Lovely are the birch forests around Minsk; less idyllic is the story being filmed there by director Alexander Franskewitsch-Laje for Russian cinema.
Nadine Heidenreich plays Frau Neumann (pictured here with Jörg Westphal), the head of the German military hospital in Minsk, who is firmly convinced of what she has to decide and answer for on behalf of the German Reich. Which of the Russian children may donate blood for the wounded German soldiers, and which may not. Jewish children's blood was not what she deemed valuable enough; the children of Jewish descent were sent to the Minsk ghetto. The shoot was emotionally far from easy.

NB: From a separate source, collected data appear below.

This design comes from an exercise in tuning for small area and a short achievable clock period on the open sky130 flow, not from production work.
The RTL was checked by simulation tests, not by an equivalence proof against the original design.

===== design.v =====
module le_fpu_round (
    input  wire        sign,
    input  wire signed [9:0] exp,
    input  wire [23:0] m,
    input  wire        g,
    input  wire        s,
    output wire [31:0] y,
    output wire        ovf,
    output wire        unf
);
    wire        up  = g & (s | m[0]);
    wire [24:0] sum = {1'b0, m} + {24'd0, up};
    wire signed [9:0] e_out = exp + {9'd0, sum[24]};
    assign ovf = (e_out >= 10'sd255);
    assign unf = (e_out <= 10'sd0);
    assign y   = {sign, e_out[7:0], sum[22:0]};
endmodule
module le_fpu (
    input  wire        clk,
    input  wire        rst,         
    input  wire        in_valid,
    input  wire [31:0] in_insn,
    input  wire [31:0] in_a,        
    input  wire [31:0] in_b,        
    output reg         out_valid,
    output reg         out_fault,   
    output reg         out_wen,     
    output reg  [4:0]  out_rd,
    output reg  [31:0] out_data
);
    wire [5:0] op   = in_insn[31:26];
    wire [4:0] f_rb = in_insn[15:11];
    wire [4:0] f_rc = in_insn[10:6];
    wire [5:0] func = in_insn[5:0];
    reg legal;
    always @(*) begin
        legal = 1'b0;
        if (op == 6'h04) begin
            case (func)
                6'h00, 6'h01, 6'h02, 6'h07, 6'h08:
                    legal = (f_rc == 5'd0);
                6'h09, 6'h0A, 6'h0B, 6'h0C, 6'h0D, 6'h0E:
                    legal = (f_rb == 5'd0) && (f_rc == 5'd0);
                default:
                    legal = 1'b0;
            endcase
        end
    end
    wire f_add  = (func[5:1] == 5'b00000);              
    wire f_sub  = func[0];
    wire f_mul  = (func == 6'h02);
    wire f_mm   = (func == 6'h07) || (func == 6'h08);
    wire f_min  = (func == 6'h07);
    wire f_abs  = (func == 6'h09);
    wire f_neg  = (func == 6'h0A);
    wire f_cif  = (func == 6'h0B) || (func == 6'h0D);   
    wire f_qif  = func[2];                               
    wire f_qfi  = func[1];                               
    wire f_cfi  = (func == 6'h0C) || (func == 6'h0E);   
    wire        sa = in_a[31];
    wire [7:0]  ea = in_a[30:23];
    wire [22:0] fa = in_a[22:0];
    wire        a_zero = (ea == 8'd0);
    wire        a_emax = (ea == 8'hFF);
    wire        a_fnz  = (fa != 23'd0);
    wire        a_inf  = a_emax & ~a_fnz;
    wire        a_nan  = a_emax & a_fnz;
    wire        sb = in_b[31];
    wire [7:0]  eb = in_b[30:23];
    wire [22:0] fb = in_b[22:0];
    wire        b_zero = (eb == 8'd0);
    wire        b_emax = (eb == 8'hFF);
    wire        b_fnz  = (fb != 23'd0);
    wire        b_inf  = b_emax & ~b_fnz;
    wire        b_nan  = b_emax & b_fnz;
    wire a_ge = (in_a[30:0] >= in_b[30:0]);
    wire a_eq = (in_a[30:0] == in_b[30:0]);
    wire        sb_eff  = sb ^ f_sub;
    wire        eff_sub = sa ^ sb_eff;
    wire        sel_a   = ~f_add | ~a_ge;
    wire        z_sel   = sel_a ? a_zero : b_zero;
    wire [22:0] f_sel   = sel_a ? fa : fb;
    wire [31:0] s_in    = f_cif ? in_a : {1'b0, ~z_sel, f_sel & {23{~z_sel}}, 7'd0};
    wire [8:0]  d_ab    = {1'b0, ea} - {1'b0, eb};
    wire [8:0]  d_ba    = {1'b0, eb} - {1'b0, ea};
    wire [7:0]  d_add   = a_ge ? d_ab[7:0] : d_ba[7:0];
    wire [8:0]  t_cvt   = (f_qfi ? 9'd126 : 9'd157) - {1'b0, ea};
    wire        cvt_sat = t_cvt[8];                      
    wire [7:0]  sh_full = f_add ? d_add : (f_cif ? 8'd0 : t_cvt[7:0]);
    wire        sh_big  = (sh_full[7:5] != 3'd0);
    wire [4:0]  sh      = sh_full[4:0];
    wire [64:0] sh_x    = {s_in, 33'd0} >> sh;
    wire [32:0] w       = sh_big ? 33'd0 : sh_x[64:32];
    wire        stk     = sh_big ? (s_in != 32'd0) : (sh_x[31:0] != 32'd0);
    wire [31:0] x_add = f_add ? {1'b0, 1'b1, (a_ge ? fa : fb), 7'd0} : 32'd0;
    wire [31:0] y_add = {w[32:2], w[1] | (f_add & (w[0] | stk))};
    wire        cfi_up = w[0] & (stk | w[1]);
    wire        inv    = f_add ? eff_sub : sa;
    wire        cin    = f_add ? eff_sub : (f_cif ? sa : (sa ^ cfi_up));
    wire [32:0] add_t  = {x_add, 1'b1} + {y_add ^ {32{inv}}, cin};
    wire [31:0] sum    = add_t[32:1];
    wire        z4 = (sum[31:16] == 16'd0);
    wire [31:0] n4 = z4 ? {sum[15:0], 16'd0} : sum;
    wire        z3 = (n4[31:24] == 8'd0);
    wire [31:0] n3 = z3 ? {n4[23:0], 8'd0} : n4;
    wire        z2 = (n3[31:28] == 4'd0);
    wire [31:0] n2 = z2 ? {n3[27:0], 4'd0} : n3;
    wire        z1 = (n2[31:30] == 2'd0);
    wire [31:0] n1 = z1 ? {n2[29:0], 2'd0} : n2;
    wire        z0 = ~n1[31];
    wire [31:0] nn = z0 ? {n1[30:0], 1'b0} : n1;
    wire [4:0]  lz = {z4, z3, z2, z1, z0};
    wire        sum_zero = ~nn[31];
    wire [7:0]  e_big  = a_ge ? ea : eb;
    wire [8:0]  base   = f_add ? ({1'b0, e_big} + 9'd1) : (f_qif ? 9'd127 : 9'd158);
    wire signed [9:0] e_n = $signed({1'b0, base}) - $signed({5'd0, lz});
    wire        s_n    = f_add ? (a_ge ? sa : sb_eff) : sa;
    wire [31:0] r_n;
    wire        ovf_n, unf_n;
    le_fpu_round u_round_n (
        .sign(s_n),
        .exp (e_n),
        .m   (nn[31:8]),
        .g   (nn[7]),
        .s   (nn[6:0] != 7'd0),
        .y   (r_n),
        .ovf (ovf_n),
        .unf (unf_n)
    );
    wire [47:0]       mul_p = {1'b1, fa} * {1'b1, fb};
    wire              s_mul = sa ^ sb;
    wire signed [9:0] e_m   = $signed({2'd0, ea}) + $signed({2'd0, eb}) - 10'sd127
                              + $signed({9'd0, mul_p[47]});
    wire [23:0]       m_m   = mul_p[47] ? mul_p[47:24] : mul_p[46:23];
    wire              g_m   = mul_p[47] ? mul_p[23] : mul_p[22];
    wire              s_m   = (mul_p[21:0] != 22'd0) | (mul_p[47] & mul_p[22]);
    wire [31:0] r_m;
    wire        ovf_m, unf_m;
    le_fpu_round u_round_m (
        .sign(s_mul),
        .exp (e_m),
        .m   (m_m),
        .g   (g_m),
        .s   (s_m),
        .y   (r_m),
        .ovf (ovf_m),
        .unf (unf_m)
    );
    wire mag_a_ge = b_zero | (~a_zero & a_ge);
    wire mag_a_le = a_zero | (~b_zero & (~a_ge | a_eq));
    wire a_le_b = (sa & ~sb) | (~sa & ~sb & mag_a_le) | (sa & sb & mag_a_ge);
    wire a_ge_b = (~sa & sb) | (~sa & ~sb & mag_a_ge) | (sa & sb & mag_a_le);
    wire mm_a   = b_nan | (~a_nan & (f_min ? a_le_b : a_ge_b));
    reg [31:0] result;
    always @(*) begin
        result = r_n;
        if (f_add) begin
            if (a_nan | b_nan | (a_inf & b_inf & eff_sub))
                result = 32'h7FC0_0000;
            else if (a_inf | b_inf)
                result = {a_inf ? sa : sb_eff, 8'hFF, 23'd0};
            else if (a_zero & b_zero)
                result = {sa & sb_eff, 31'd0};
            else if (sum_zero)
                result = 32'd0;
            else if (ovf_n)
                result = {s_n, 8'hFF, 23'd0};
            else if (unf_n)
                result = {s_n, 31'd0};
            else
                result = r_n;
        end else if (f_mul) begin
            if (a_nan | b_nan | (a_inf & b_zero) | (b_inf & a_zero))
                result = 32'h7FC0_0000;
            else if (a_inf | b_inf)
                result = {s_mul, 8'hFF, 23'd0};
            else if (a_zero | b_zero)
                result = {s_mul, 31'd0};
            else if (ovf_m)
                result = {s_mul, 8'hFF, 23'd0};
            else if (unf_m)
                result = {s_mul, 31'd0};
            else
                result = r_m;
        end else if (f_mm) begin
            if (a_nan & b_nan)
                result = 32'h7FC0_0000;
            else if (mm_a)
                result = {sa, a_zero ? 31'd0 : in_a[30:0]};
            else
                result = {sb, b_zero ? 31'd0 : in_b[30:0]};
        end else if (f_abs | f_neg) begin
            if (a_nan)
                result = 32'h7FC0_0000;
            else
                result = {f_neg & ~sa, a_zero ? 31'd0 : in_a[30:0]};
        end else if (f_cif) begin
            result = sum_zero ? 32'd0 : r_n;
        end else begin
            if (a_nan)
                result = 32'd0;
            else if (a_inf | cvt_sat | (~sa & sum[31]))
                result = {sa, {31{~sa}}};
            else
                result = sum;
        end
    end
    always @(posedge clk) begin
        if (rst)
            out_valid <= 1'b0;
        else
            out_valid <= in_valid;
    end
    always @(posedge clk) begin
        out_fault <= ~legal;
        out_wen   <= legal;
        out_rd    <= in_insn[25:21];
        out_data  <= result;
    end
endmodule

In the number of Holocaust victims, Belarus ranks second in Europe after Ukraine. The story of the Minsk ghetto is a story of suffering and of unparalleled courage — not only of the Jewish people, but also of thousands of citizens of the Soviet Union: civilians from Minsk, Bobruisk, Gomel and other towns and villages of Belarus who, at their own risk and often at the cost of their own lives, saved their fellow citizens of Jewish origin — women, the elderly, children — from the ruthless occupiers.
The film tells the fate of two boys — twins of Jewish descent who flee the ghetto in Minsk created by the Nazis. The war tore them not only from their parents but also from one another, scattering them across different front lines. And only after many decades do they manage to find and see each other again.